Prompt: Print word for word the records from the line containing "valid_q <= valid_d;" through the end.

______

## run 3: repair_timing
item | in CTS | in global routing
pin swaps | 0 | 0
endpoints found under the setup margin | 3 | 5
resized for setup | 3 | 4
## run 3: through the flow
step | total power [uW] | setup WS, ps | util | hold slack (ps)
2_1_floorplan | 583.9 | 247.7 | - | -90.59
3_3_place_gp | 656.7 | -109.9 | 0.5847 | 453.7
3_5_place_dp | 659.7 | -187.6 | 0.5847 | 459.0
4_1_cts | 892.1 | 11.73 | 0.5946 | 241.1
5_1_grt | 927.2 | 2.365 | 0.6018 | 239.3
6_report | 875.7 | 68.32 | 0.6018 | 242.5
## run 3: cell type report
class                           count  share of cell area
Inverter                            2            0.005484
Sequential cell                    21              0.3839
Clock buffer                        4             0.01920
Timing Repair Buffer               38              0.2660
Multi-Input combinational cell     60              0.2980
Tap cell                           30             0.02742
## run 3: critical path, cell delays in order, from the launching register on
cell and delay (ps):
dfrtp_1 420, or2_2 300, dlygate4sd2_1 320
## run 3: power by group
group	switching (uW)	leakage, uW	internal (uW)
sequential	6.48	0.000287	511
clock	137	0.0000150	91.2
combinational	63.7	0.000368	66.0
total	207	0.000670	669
**src/rtl/timer_counter_if.sv**
```systemverilog
// CPU data-bus view of the timer: byte-addressed writes with lane enables, combinational read-back.
// The core drives address/data as master; the timer drives rdata and irq as slave.
interface timer_counter_if;
  logic [31:0] addr;
  logic [3:0]  byteen;
  logic [31:0] wdata;
  logic [31:0] rdata;
  logic        irq;

  modport master (output addr, byteen, wdata, input rdata, irq);
  modport slave  (input addr, byteen, wdata, output rdata, irq);
endinterface

```
**src/rtl/timer_counter.sv**
```systemverilog
// Memory-mapped countdown timer: CTRL/PRESET/COUNT words, irq N+3 cycles after enable.
// Reads are combinational, writes take effect on the next edge; the bus is never stalled.
module timer_counter #(
  parameter logic [31:0] BASE = 32'h0000_7F00
) (
  input  logic           clk,
  input  logic           reset,
  timer_counter_if.slave bus
);

  typedef enum logic [1:0] {IDLE, LOAD, CNT, INT} state_t;

  state_t      state;
  logic [3:0]  ctrl;
  logic [31:0] preset;
  logic [31:0] count;
  logic        irq_flag;

  logic       hit;
  logic [1:0] sel;
  logic       wr_ctrl;
  logic       wr_preset;
  logic       en;
  logic       reload;
  logic       int_fire;
  logic       unused_ok;

  assign hit       = (bus.addr[31:4] == BASE[31:4]);
  assign sel       = bus.addr[3:2];
  assign wr_ctrl   = hit && (|bus.byteen) && (sel == 2'd0);
  assign wr_preset = hit && (|bus.byteen) && (sel == 2'd1);
  assign en        = ctrl[0];
  assign reload    = (ctrl[2:1] == 2'b01);
  assign int_fire  = (state == INT) && en;
  assign unused_ok = &{1'b0, bus.addr[1:0]};

  assign bus.irq = irq_flag & ctrl[3];

  always_comb begin
    bus.rdata = 32'd0;
    if (hit) begin
      case (sel)
        2'd0:    bus.rdata = {28'd0, ctrl};
        2'd1:    bus.rdata = preset;
        2'd2:    bus.rdata = count;
        default: bus.rdata = 32'd0;
      endcase
    end
  end

  always_ff @(posedge clk) begin
    if (reset) begin
      state    <= IDLE;
      ctrl     <= 4'd0;
      preset   <= 32'd0;
      count    <= 32'd0;
      irq_flag <= 1'b0;
    end else begin
      for (int i = 0; i < 4; i++) begin
        if (wr_preset && bus.byteen[i])
          preset[8*i +: 8] <= bus.wdata[8*i +: 8];
      end

      // A bus write to CTRL overrides the one-shot hardware clear of en.
      if (wr_ctrl && bus.byteen[0])
        ctrl <= bus.wdata[3:0];
      else if (int_fire && !reload)
        ctrl[0] <= 1'b0;

      // Setting on expiry beats any clear in the same cycle.
      if (int_fire)
        irq_flag <= 1'b1;
      else if (irq_flag && reload)
        irq_flag <= 1'b0;
      else if (wr_ctrl || wr_preset)
        irq_flag <= 1'b0;

      case (state)
        IDLE: if (en) state <= LOAD;
        LOAD: begin
          if (!en) begin
            state <= IDLE;
          end else begin
            count <= preset;
            state <= CNT;
          end
        end
        CNT: begin
          if (!en) begin
            state <= IDLE;
          end else if (count > 32'd1) begin
            count <= count - 32'd1;
          end else begin
            count <= 32'd0;
            state <= INT;
          end
        end
        INT:     state <= (en && reload) ? LOAD : IDLE;
        default: state <= IDLE;
      endcase
    end
  end

endmodule

```
**src/flat_wrapper.sv**
```systemverilog
// flat-port wrapper written by rule: the top's interface ports become plain ports
module timer_counter_flat 
#(
  parameter logic [31:0] BASE = 32'h0000_7F00
)
  (clk, reset, bus_addr, bus_byteen, bus_wdata, bus_rdata, bus_irq);
  timer_counter_if bus_i ();
  input  logic clk;
  input  logic reset;
  input wire logic [$bits(bus_i.addr)-1:0] bus_addr;
  input wire logic [$bits(bus_i.byteen)-1:0] bus_byteen;
  input wire logic [$bits(bus_i.wdata)-1:0] bus_wdata;
  output wire logic [$bits(bus_i.rdata)-1:0] bus_rdata;
  output wire logic [$bits(bus_i.irq)-1:0] bus_irq;
  assign bus_i.addr = bus_addr;
  assign bus_i.byteen = bus_byteen;
  assign bus_i.wdata = bus_wdata;
  assign bus_rdata = bus_i.rdata;
  assign bus_irq = bus_i.irq;
  timer_counter #(.BASE(BASE)) u_core (.clk(clk), .reset(reset), .bus(bus_i));
endmodule
```
**src/rtl/mac_dot_engine.sv**
```systemverilog
// mac_dot_engine: handshaked unsigned multiply-accumulate dot product.
// One result per LEN accepted operand pairs, saturating or wrapping.
module mac_dot_engine #(
  parameter int DATA_W = 4,
  parameter int ACC_W  = 10,
  parameter int LEN    = 4,
  parameter bit SAT    = 1'b1
) (
  input  logic              clk,
  input  logic              rst_n,
  input  logic              clear,
  input  logic              in_valid,
  output logic              in_ready,
  input  logic [DATA_W-1:0] a,
  input  logic [DATA_W-1:0] b,
  output logic              out_valid,
  input  logic              out_ready,
  output logic [ACC_W-1:0]  result,
  output logic              overflow
);

  localparam int CNT_W = $clog2(LEN + 1);
  localparam logic [CNT_W-1:0] LAST = CNT_W'(LEN - 1);

  typedef enum logic {
    ACC  = 1'b0,
    HOLD = 1'b1
  } state_t;

  state_t              state;
  state_t              state_nx;
  logic [ACC_W-1:0]    acc;
  logic [ACC_W-1:0]    acc_nx;
  logic [CNT_W-1:0]    cnt;
  logic [CNT_W-1:0]    cnt_nx;
  logic                ovf;
  logic                ovf_nx;
  logic [2*DATA_W-1:0] prod;
  logic [ACC_W:0]      sum;
  logic                accept;

  assign prod      = a * b;
  assign sum       = {1'b0, acc} + (ACC_W + 1)'(prod);
  assign in_ready  = rst_n & ~clear & (state == ACC);
  assign accept    = in_valid & in_ready;
  assign out_valid = (state == HOLD);
  assign result    = acc;
  assign overflow  = ovf;

  // next-state: clear beats handshakes; HOLD freezes acc until drained
  always_comb begin
    state_nx = state;
    acc_nx   = acc;
    cnt_nx   = cnt;
    ovf_nx   = ovf;
    if (clear) begin
      state_nx = ACC;
      acc_nx   = '0;
      cnt_nx   = '0;
      ovf_nx   = 1'b0;
    end else begin
      unique case (state)
        ACC: begin
          if (accept) begin
            if (sum[ACC_W]) begin
              ovf_nx = 1'b1;
              acc_nx = SAT ? '1 : sum[ACC_W-1:0];
            end else begin
              acc_nx = sum[ACC_W-1:0];
            end
            if (cnt == LAST) begin
              cnt_nx   = '0;
              state_nx = HOLD;
            end else begin
              cnt_nx = cnt + CNT_W'(1);
            end
          end
        end
        HOLD: begin
          if (out_ready) begin
            state_nx = ACC;
            acc_nx   = '0;
            ovf_nx   = 1'b0;
          end
        end
        default: state_nx = ACC;
      endcase
    end
  end

  // state register with synchronous active-low reset
  always_ff @(posedge clk) begin
    if (!rst_n) begin
      state <= ACC;
      acc   <= '0;
      cnt   <= '0;
      ovf   <= 1'b0;
    end else begin
      state <= state_nx;
      acc   <= acc_nx;
      cnt   <= cnt_nx;
      ovf   <= ovf_nx;
    end
  end

endmodule

```
**config.mk**
```make
export PLATFORM = sky130hd
export DESIGN_NAME = mac_dot_engine
export DESIGN_NICKNAME = d
export VERILOG_FILES = /design/src/rtl/mac_dot_engine.sv
export SDC_FILE = /design/constraint.sdc
export NUM_CORES = 1
export LEC_CHECK = 0
export ABC_AREA = 1
export BUFFER_PORTS_ARGS = -buffer_cell sky130_fd_sc_hd__clkbuf_2
export CAP_MARGIN = 10
export CORE_MARGIN = 3
export CORE_UTILIZATION = 50
export CTS_BUF_LIST = sky130_fd_sc_hd__clkbuf_4 sky130_fd_sc_hd__clkbuf_8
export CTS_CLUSTER_DIAMETER = 60
export DETAILED_ROUTE_END_ITERATION = 10
export PLACE_DENSITY = 0.72
export SLEW_MARGIN = 20
export SYNTH_ARGS = -nofsm -noshare
export SYNTH_HDL_FRONTEND = slang
export SYNTH_SLANG_ARGS = --single-unit
```
**constraint.sdc**
```tcl
create_clock -name clk -period 9.7 [get_ports clk]
set_input_delay 1.94 -clock clk [delete_from_list [all_inputs] [get_ports clk]]
set_output_delay 1.94 -clock clk [all_outputs]
set_load 0.05 [all_outputs]
```
==> impl_metrics.env <==
export IMPL_fp_coreArea_um2=2880
export IMPL_place_ws_ps=4700
export IMPL_ioPinCount=26
export IMPL_ys_warn_count=0
export IMPL_final_max_slew_viol_count=0
export IMPL_worst_hold_slack_ps=453
export IMPL_clk_latency_ps=290
export IMPL_dieArea_um2=3850
export IMPL_post_drt_wl_per_cell_um=10.3
export IMPL_worstPathRequired_ps=9900
export IMPL_fin_ws_ps=5010
export IMPL_grtUsageTotal=0.175
export IMPL_ctsLongestPathBuffers=2
export IMPL_status="finished, final reports clean"
export IMPL_synth_top_area_cell="dfxtp_1"
export IMPL_antenna_found_initial=0
export IMPL_cts_resized=0
export IMPL_tns_ps=0
export IMPL_hold_buffers=0
export IMPL_crit_path_end_kind="register"
export IMPL_drt_total_wl_um=3150
export IMPL_startpoint_type="input port"
export IMPL_diodes=0
export IMPL_p_leak_nw=1.09
export IMPL_p_sw_mw=0.0611
export IMPL_synthTopCellsByArea="dfxtp_1, nand2_1, ha_1"
export IMPL_cts_root_buf="clkbuf_4"
export IMPL_rows=19
export IMPL_drv_cap=0
export IMPL_dp_hpwl_um=2570
export IMPL_peakVddDrop_uv=58.2
export IMPL_drive_above_1_share=0.133
export IMPL_p_per_area_nw_per_um2=93.5
export IMPL_swShare=0.373
export IMPL_min_period_ps=4690
export IMPL_num_vias=1413
export IMPL_gp_congestion=0.839
export IMPL_drt_iter0_drc=52
export IMPL_finalCritPeriodShare=0.484
export IMPL_p_int_mw=0.103
export IMPL_worstMarginPinSlew_ps=767
export IMPL_syn_inst=238
export IMPL_hold_depth=2
export IMPL_first_pass_iters=4
export IMPL_r2r_cells=14
export IMPL_skew_ps=2.67
export IMPL_fp_dieW_um=62.0
export IMPL_timing_hold_violations_final=0
export IMPL_start_util=0.546
export IMPL_cp_data_arrival_time_ps=4900
export IMPL_clock_fmax_ghz=0.213
export IMPL_combPwrFrac=0.355
export IMPL_first_global_vias=1165
export IMPL_finalSetupViolCount=0
export IMPL_area_delta_synth_final_pct=11.6
export IMPL_netlist_cell_type_count=23
export IMPL_clock_power_share=0.262
export IMPL_path_clk_slew_ps=110
export IMPL_ys_ff_latch=15
export IMPL_syn_nets=279
export IMPL_numCtsBuffers=3
export IMPL_multi_input_area_um2=1020
export IMPL_fill_cells=285
export IMPL_rsz0062_at_grt="no"
export IMPL_slew_headroom=0.488
export IMPL_syn_cell_area_um2=1570
export IMPL_io_buffers=25
export IMPL_final_nets=306
export IMPL_min_path_type="register to register"
export IMPL_grt_overflow=0
export IMPL_worstPathMaxFanout=6
export IMPL_fp_dieH_um=62.0
export IMPL_clock_sinks=15
export IMPL_p_total_mw=0.164
export IMPL_remaining_drc_errors=0
export IMPL_grt_start_max_net_pins=18
export IMPL_antenna_left=0
export IMPL_post_cts_buffers=0
export IMPL_critical_path_class="input port to register"
export IMPL_sequentialPowerShare=0.384
export IMPL_cts_htree_levels=1
export IMPL_final_seq_area_um2=300
export IMPL_syn_area_per_cell_um2=6.60
export IMPL_yosysSeqAreaShare=0.191
export IMPL_grt_first_pass_wirelength_um=5030
export IMPL_via_per_inst=4.62
export IMPL_synth_top_area_frac=0.191
export IMPL_cts_tree="built"
==> power by group through the flow <==
stage	combinational [mW]	sequential [mW]	clock [mW]
after detailed placement	0.0582	0.0643	0
after CTS	0.0588	0.0629	0.0433
final	0.0581	0.0629	0.0429
after global placement	0.0581	0.0643	0
after global routing	0.0671	0.0630	0.0466
after floorplan	0.0433	0.0662	0
==> metal layers <==
metal	global-route usage	wire length, µm	vias to the layer above
li1	-	-	768
met1	0.257	1560	618
met2	0.272	1430	23
met3	0.0310	143	4
met4	0.0273	16	0
met5	0	0	-
==> state kept, by name (all words and copies together) (netlist names) <==
name       cells
out_valid      1
overflow       1
cnt            3
result        10
==> synthesized netlist by cell type <==
cell type and number:
nand2_1 76, inv_1 60, ha_1 19, dfxtp_1 15, nand3_1 15, nor2_1 14
fa_1 9, a31oi_1 6, a21oi_1 5, buf_6 2, nand2_2 2, nand3b_1 2
nand4_1 2, xor2_1 2, a21boi_0 1, a21o_1 1, and3_1 1, clkbuf_1 1
nand3_2 1, nor2_2 1, nor3b_4 1, o21ai_0 1, or2_2 1
===== src/rtl/volume_ramp.sv =====
// -----------------------------------------------------------------------------
// volume_ramp
//   Stereo gain stage that sits between the sine generator and the sample FIFO.
//   Each accepted sample pair is scaled by the current gain. The result is
//   registered into a single output stage. The gain then steps toward the
//   effective target by RAMP_STEP per accepted sample, so level changes and
//   mute never produce a pop.
//
// Parameters
//   DW        signed sample width per channel
//   GW        gain width, unsigned Q1.(GW-1); 2^(GW-1) is unity
//   RAMP_STEP gain change per accepted sample (1 .. 2^GW-1)
//
// Ports
//   clk, arst_n        clock, asynchronous active-low reset
//   s_data/valid/ready input stream, s_data = {left, right}
//   m_data/valid/ready output stream toward the FIFO, m_data = {left, right}
//   target_gain        requested gain, sampled every cycle
//   mute               forces the effective target to 0
//   cur_gain           gain currently applied to accepted samples
//   ramp_busy          high while the gain is still moving (UP or DOWN)
// -----------------------------------------------------------------------------
module volume_ramp #(
  parameter int DW        = 24,
  parameter int GW        = 8,
  parameter int RAMP_STEP = 1
) (
  input  logic            clk,
  input  logic            arst_n,
  input  logic [2*DW-1:0] s_data,
  input  logic            s_valid,
  output logic            s_ready,
  output logic [2*DW-1:0] m_data,
  output logic            m_valid,
  input  logic            m_ready,
  input  logic [GW-1:0]   target_gain,
  input  logic            mute,
  output logic [GW-1:0]   cur_gain,
  output logic            ramp_busy
);

  typedef enum logic [1:0] {IDLE, UP, DOWN, MUTED} state_t;

  // Product width: signed DW times a zero-extended (GW+1)-bit gain.
  localparam int PW = DW + GW + 1;
  localparam logic signed [PW-1:0] SAT_MAX = {{(GW+2){1'b0}}, {(DW-1){1'b1}}};
  localparam logic signed [PW-1:0] SAT_MIN = {{(GW+2){1'b1}}, {(DW-1){1'b0}}};
  localparam logic [GW:0]   STEP_W = (GW+1)'(RAMP_STEP);
  localparam logic [GW-1:0] STEP_G = GW'(RAMP_STEP);

  state_t          state_q, state_d;
  logic [GW-1:0]   gain_q, gain_d;
  logic [2*DW-1:0] data_q, data_d;
  logic            valid_q, valid_d;
  logic [GW-1:0]   eff_target;
  logic            accept;

  // Floor-scaled, saturated channel value. The arithmetic shift rounds toward
  // minus infinity, so small negative inputs stay negative.
  function automatic logic [DW-1:0] scale(input logic [DW-1:0] sample,
                                          input logic [GW-1:0] gain);
    logic signed [PW-1:0] prod;
    logic signed [PW-1:0] shifted;
    prod    = $signed({{(GW+1){sample[DW-1]}}, sample}) *
              $signed({{(DW+1){1'b0}}, gain});
    shifted = prod >>> (GW-1);
    if (shifted > SAT_MAX)      shifted = SAT_MAX;
    else if (shifted < SAT_MIN) shifted = SAT_MIN;
    return shifted[DW-1:0];
  endfunction

  assign eff_target = mute ? '0 : target_gain;
  // Depends only on registered state and m_ready, never on s_valid.
  assign s_ready    = !valid_q || m_ready;
  assign accept     = s_valid && s_ready;

  always_comb begin
    // NOTE: every variable gets a default before any branch, so no path
    // leaves it unassigned and no latch is inferred.
    valid_d = valid_q;
    data_d  = data_q;
    gain_d  = gain_q;
    state_d = IDLE;

    // Output stage: load on accept, drop valid after a bare transfer, hold
    // everything under backpressure.
    if (accept) begin
      valid_d = 1'b1;
      data_d  = {scale(s_data[2*DW-1:DW], gain_q), scale(s_data[DW-1:0], gain_q)};
    end else if (m_ready) begin
      valid_d = 1'b0;
    end

    // The gain moves only on accepts. It lands exactly on the target when the
    // target is within one step, so it cannot overshoot or wrap.
    if (accept) begin
      if (eff_target > gain_q) begin
        if (({1'b0, eff_target} - {1'b0, gain_q}) <= STEP_W) gain_d = eff_target;
        else                                                  gain_d = gain_q + STEP_G;
      end else if (eff_target < gain_q) begin
        if (({1'b0, gain_q} - {1'b0, eff_target}) <= STEP_W) gain_d = eff_target;
        else                                                  gain_d = gain_q - STEP_G;
      end
    end

    // The state is re-evaluated every cycle, so a mute release shows UP even
    // before the next sample arrives.
    if (gain_d < eff_target)           state_d = UP;
    else if (gain_d > eff_target)      state_d = DOWN;
    else if (mute && (gain_d == '0))   state_d = MUTED;
    else                               state_d = IDLE;
  end

  // NOTE: non-blocking assignments keep every flop sampling pre-edge values,
  // independent of process ordering in simulation.
  always_ff @(posedge clk or negedge arst_n) begin
    if (!arst_n) begin
      // NOTE: the output data register is reset too, so m_data reads 0 (not
      // stale audio) while reset is held.
      valid_q <= 1'b0;
      data_q  <= '0;
      gain_q  <= '0;
      state_q <= IDLE;
    end else begin
      valid_q <= valid_d;
      data_q  <= data_d;
      gain_q  <= gain_d;
      state_q <= state_d;
    end
  end

  assign m_valid   = valid_q;
  assign m_data    = data_q;
  assign cur_gain  = gain_q;
  assign ramp_busy = (state_q == UP) || (state_q == DOWN);

endmodule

______

Solution for this exercise:
      valid_q <= valid_d;
      data_q  <= data_d;
      gain_q  <= gain_d;
      state_q <= state_d;
    end
  end

  assign m_valid   = valid_q;
  assign m_data    = data_q;
  assign cur_gain  = gain_q;
  assign ramp_busy = (state_q == UP) || (state_q == DOWN);

endmodule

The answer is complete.